A mortgage with no deposit would have an LTV of 100%.

Types of mortgage with no deposit

Guarantor and family mortgages

If you have a relative or friend willing to help you get on the property ladder, they could agree to be named on your mortgage as a guarantor.

They will need to agree to make any repayments you miss and either:

  • Use their own home as security: Your mortgage company would have a charge on your guarantor's home, meaning they could reclaim money from them or even repossess their home if you fell too far behind on repaying your mortgage.

  • Use their savings as security: Your guarantor puts a lump sum into a savings account held with the mortgage provider, who use it as security. They cannot withdraw the money until you have paid off a certain percentage of your mortgage.

Here is everything you need to know about getting a guarantor mortgage.

New build developer loans

Property developers sometimes offer to loan you enough for a deposit when you buy a new home they have built.

For example, the housing developer may lend you 20% of the property value and ask to be repaid in 15 years.

You will need to be able to afford your mortgage repayments and to pay off the property developer's loan as well.

Other mortgage options

If you are unable to use the above options or they do not suit your circumstances, there are several other types of mortgage for first time buyers.

They require a deposit, but this is usually smaller than standard mortgages.

Help to buy

Help to Buy includes two government schemes that make it easier to get a mortgage with a small deposit:

  • Help to Buy equity loans let you borrow money for a deposit interest free for five years (up to 20% of the property's value or 40% in London). You then put down a further 5% deposit from your own money and get a mortgage for the rest of the price.
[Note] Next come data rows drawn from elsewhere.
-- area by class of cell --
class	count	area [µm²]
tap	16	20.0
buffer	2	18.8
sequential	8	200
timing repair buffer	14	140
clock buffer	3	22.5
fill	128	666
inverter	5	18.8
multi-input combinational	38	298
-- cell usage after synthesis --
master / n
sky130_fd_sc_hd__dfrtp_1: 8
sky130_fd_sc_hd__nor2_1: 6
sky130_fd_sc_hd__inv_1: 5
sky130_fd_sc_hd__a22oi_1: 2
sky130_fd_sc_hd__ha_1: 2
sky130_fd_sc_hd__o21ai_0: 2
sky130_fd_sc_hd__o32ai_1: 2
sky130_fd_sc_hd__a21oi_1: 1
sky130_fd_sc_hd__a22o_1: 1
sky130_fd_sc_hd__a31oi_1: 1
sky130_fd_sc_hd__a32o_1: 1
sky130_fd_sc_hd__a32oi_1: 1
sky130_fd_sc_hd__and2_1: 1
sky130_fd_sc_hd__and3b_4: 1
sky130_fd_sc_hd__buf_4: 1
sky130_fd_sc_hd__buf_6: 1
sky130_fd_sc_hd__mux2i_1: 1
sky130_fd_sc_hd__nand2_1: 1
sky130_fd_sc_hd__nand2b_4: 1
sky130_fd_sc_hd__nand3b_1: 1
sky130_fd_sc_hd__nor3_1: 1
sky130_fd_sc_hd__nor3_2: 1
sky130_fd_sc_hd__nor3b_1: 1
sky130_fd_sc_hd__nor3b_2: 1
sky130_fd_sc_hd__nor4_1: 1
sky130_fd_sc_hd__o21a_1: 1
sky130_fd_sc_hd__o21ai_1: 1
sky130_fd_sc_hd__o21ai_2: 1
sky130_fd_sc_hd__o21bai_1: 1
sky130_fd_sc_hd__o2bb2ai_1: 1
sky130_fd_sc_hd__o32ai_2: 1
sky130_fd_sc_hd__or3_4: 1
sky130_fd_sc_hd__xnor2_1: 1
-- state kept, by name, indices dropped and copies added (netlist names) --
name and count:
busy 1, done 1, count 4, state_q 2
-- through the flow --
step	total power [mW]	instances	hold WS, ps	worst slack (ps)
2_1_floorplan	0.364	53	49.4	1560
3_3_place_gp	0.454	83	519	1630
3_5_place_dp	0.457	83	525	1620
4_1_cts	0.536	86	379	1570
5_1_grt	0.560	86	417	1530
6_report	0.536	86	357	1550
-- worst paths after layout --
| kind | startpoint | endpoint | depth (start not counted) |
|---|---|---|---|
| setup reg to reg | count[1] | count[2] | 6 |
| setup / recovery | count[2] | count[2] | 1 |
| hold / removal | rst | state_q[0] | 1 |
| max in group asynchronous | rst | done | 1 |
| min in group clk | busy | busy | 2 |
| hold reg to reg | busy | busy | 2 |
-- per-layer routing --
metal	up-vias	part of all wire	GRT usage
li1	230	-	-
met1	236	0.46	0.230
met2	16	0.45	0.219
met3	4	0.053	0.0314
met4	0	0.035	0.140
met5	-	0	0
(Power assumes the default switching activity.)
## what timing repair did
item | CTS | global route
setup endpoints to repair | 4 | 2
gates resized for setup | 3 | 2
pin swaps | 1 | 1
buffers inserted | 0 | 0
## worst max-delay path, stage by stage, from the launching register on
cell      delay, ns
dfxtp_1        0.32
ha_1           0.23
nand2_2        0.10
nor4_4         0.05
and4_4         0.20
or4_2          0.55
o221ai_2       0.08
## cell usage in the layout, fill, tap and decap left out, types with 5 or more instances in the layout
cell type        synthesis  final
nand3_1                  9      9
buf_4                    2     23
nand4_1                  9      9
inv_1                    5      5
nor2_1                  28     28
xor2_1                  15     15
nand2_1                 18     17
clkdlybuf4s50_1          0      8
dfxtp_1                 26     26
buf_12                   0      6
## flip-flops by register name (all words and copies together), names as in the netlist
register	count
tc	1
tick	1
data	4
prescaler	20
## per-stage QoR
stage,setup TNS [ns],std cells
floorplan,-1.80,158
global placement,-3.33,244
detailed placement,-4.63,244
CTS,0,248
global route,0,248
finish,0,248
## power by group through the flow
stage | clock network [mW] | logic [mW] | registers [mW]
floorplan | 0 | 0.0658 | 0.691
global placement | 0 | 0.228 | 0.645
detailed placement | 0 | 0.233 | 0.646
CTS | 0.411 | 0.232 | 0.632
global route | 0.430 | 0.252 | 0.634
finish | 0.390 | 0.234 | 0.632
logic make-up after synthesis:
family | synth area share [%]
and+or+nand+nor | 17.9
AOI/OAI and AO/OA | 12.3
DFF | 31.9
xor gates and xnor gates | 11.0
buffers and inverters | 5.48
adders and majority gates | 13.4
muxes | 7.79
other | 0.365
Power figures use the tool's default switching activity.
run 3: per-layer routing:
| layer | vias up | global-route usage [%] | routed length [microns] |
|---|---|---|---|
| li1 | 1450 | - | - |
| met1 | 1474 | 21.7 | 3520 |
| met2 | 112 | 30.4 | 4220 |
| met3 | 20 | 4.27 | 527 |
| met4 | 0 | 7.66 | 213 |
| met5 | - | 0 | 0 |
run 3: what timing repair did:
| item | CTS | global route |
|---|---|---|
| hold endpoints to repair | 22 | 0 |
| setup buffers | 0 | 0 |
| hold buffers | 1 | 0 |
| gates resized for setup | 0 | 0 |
**config.mk**
```make
export PLATFORM = sky130hd
export DESIGN_NAME = forward_ctrl_unit_flat
export DESIGN_NICKNAME = d
export VERILOG_FILES = /design/src/rtl/fwd_pkg.sv /design/src/rtl/forward_ctrl_unit_if.sv /design/src/rtl/fwd_match.sv /design/src/rtl/forward_ctrl_unit.sv /design/src/flat_wrapper.sv
export SDC_FILE = /design/constraint.sdc
export NUM_CORES = 1
export LEC_CHECK = 0
export ABC_AREA = 1
export BUFFER_PORTS_ARGS = -buffer_cell sky130_fd_sc_hd__buf_4
export CORE_MARGIN = 4
export CORE_UTILIZATION = 55
export DETAILED_ROUTE_END_ITERATION = 6
export GPL_ROUTABILITY_DRIVEN = 0
export PLACE_DENSITY = 0.79
export SYNTH_ARGS = -nofsm -noshare
export SYNTH_HDL_FRONTEND = slang
export SYNTH_HIERARCHICAL = 1
export SYNTH_SLANG_ARGS = --single-unit
```
**constraint.sdc**
```tcl
create_clock -name clk -period 2.25 [get_ports clk]
set_input_delay 0.675 -clock clk [delete_from_list [all_inputs] [get_ports clk]]
set_output_delay 0.675 -clock clk [all_outputs]
set_load 0.02 [all_outputs]
```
  • The Help to Buy mortgage guarantee scheme lets you get a mortgage with a deposit of 5%. The government guarantees up to 15% of the purchase price to help you get accepted for a mortgage.

Here is everything you need to know about how Help to Buy equity loans and its guarantee scheme.

Shared Ownership

Shared Ownership mortgages allow you to buy a percentage of a property, usually between 25% and 75%. The rest is owned by your local authority or a housing developer, and you will pay rent on the percentage of the property they own.

This means you would have a much smaller mortgage and need a smaller deposit. For example:

Mortgage typeProperty shareDeposit required
Standard100%5,000
Shared Ownership25%1,250

First time buyer mortgages

You can get mortgages aimed at getting first time buyers on the property ladder with a deposit of 5% or more.

Right to Buy mortgages

If you have lived in a council home for more than three years you may be able to buy it at a discounted price.

The discount you are given on your home could be as much as 70% depending on how long you have lived there. Some lenders let you use this discount as your deposit.

Here is everything you need to know about the Right to Buy scheme.

Joint mortgages

Buying a property with someone else means you can save a deposit between you. You will also usually have a higher joint income, meaning you could split the cost of paying your mortgage.

Alternatively, you could get a joint mortgage with a friend or relative who wants to help you get on the property ladder.

Save up a deposit

If you are unable to use the above mortgage options, you may need a larger deposit. Here is how to save enough money for a deposit as quickly as possible.

How to get a mortgage

Here is how to decide what type of mortgage suits you and a guide to the full process of buying a home.

If you are unable to find a suitable mortgage yourself you could contact a mortgage broker for help.

What are the risks of getting a mortgage with no deposit?

If you took out a 100% LTV mortgage and the property value fell, you could end up in negative equity. This would mean you owe your bank more than your property is worth.

For example, a 100% mortgage on a property that cost 100,000 would mean you owed 100,000 to your lender. If the property value then dropped to 90,000 it would be worth less than the amount you owe.

If you needed to sell the property, the amount you are likely to get for it would not pay off your mortgage in full.

Are 100% LTV mortgages more expensive?

It is usually more expensive to get a mortgage with a smaller deposit. Mortgages with lower LTVs often come with:

  • Higher interest rates

  • Higher application fees

  • A higher lending charge, which is a fee you pay for borrowing with a small deposit

They also have the same fees, interest charges and other costs that come with any other mortgage.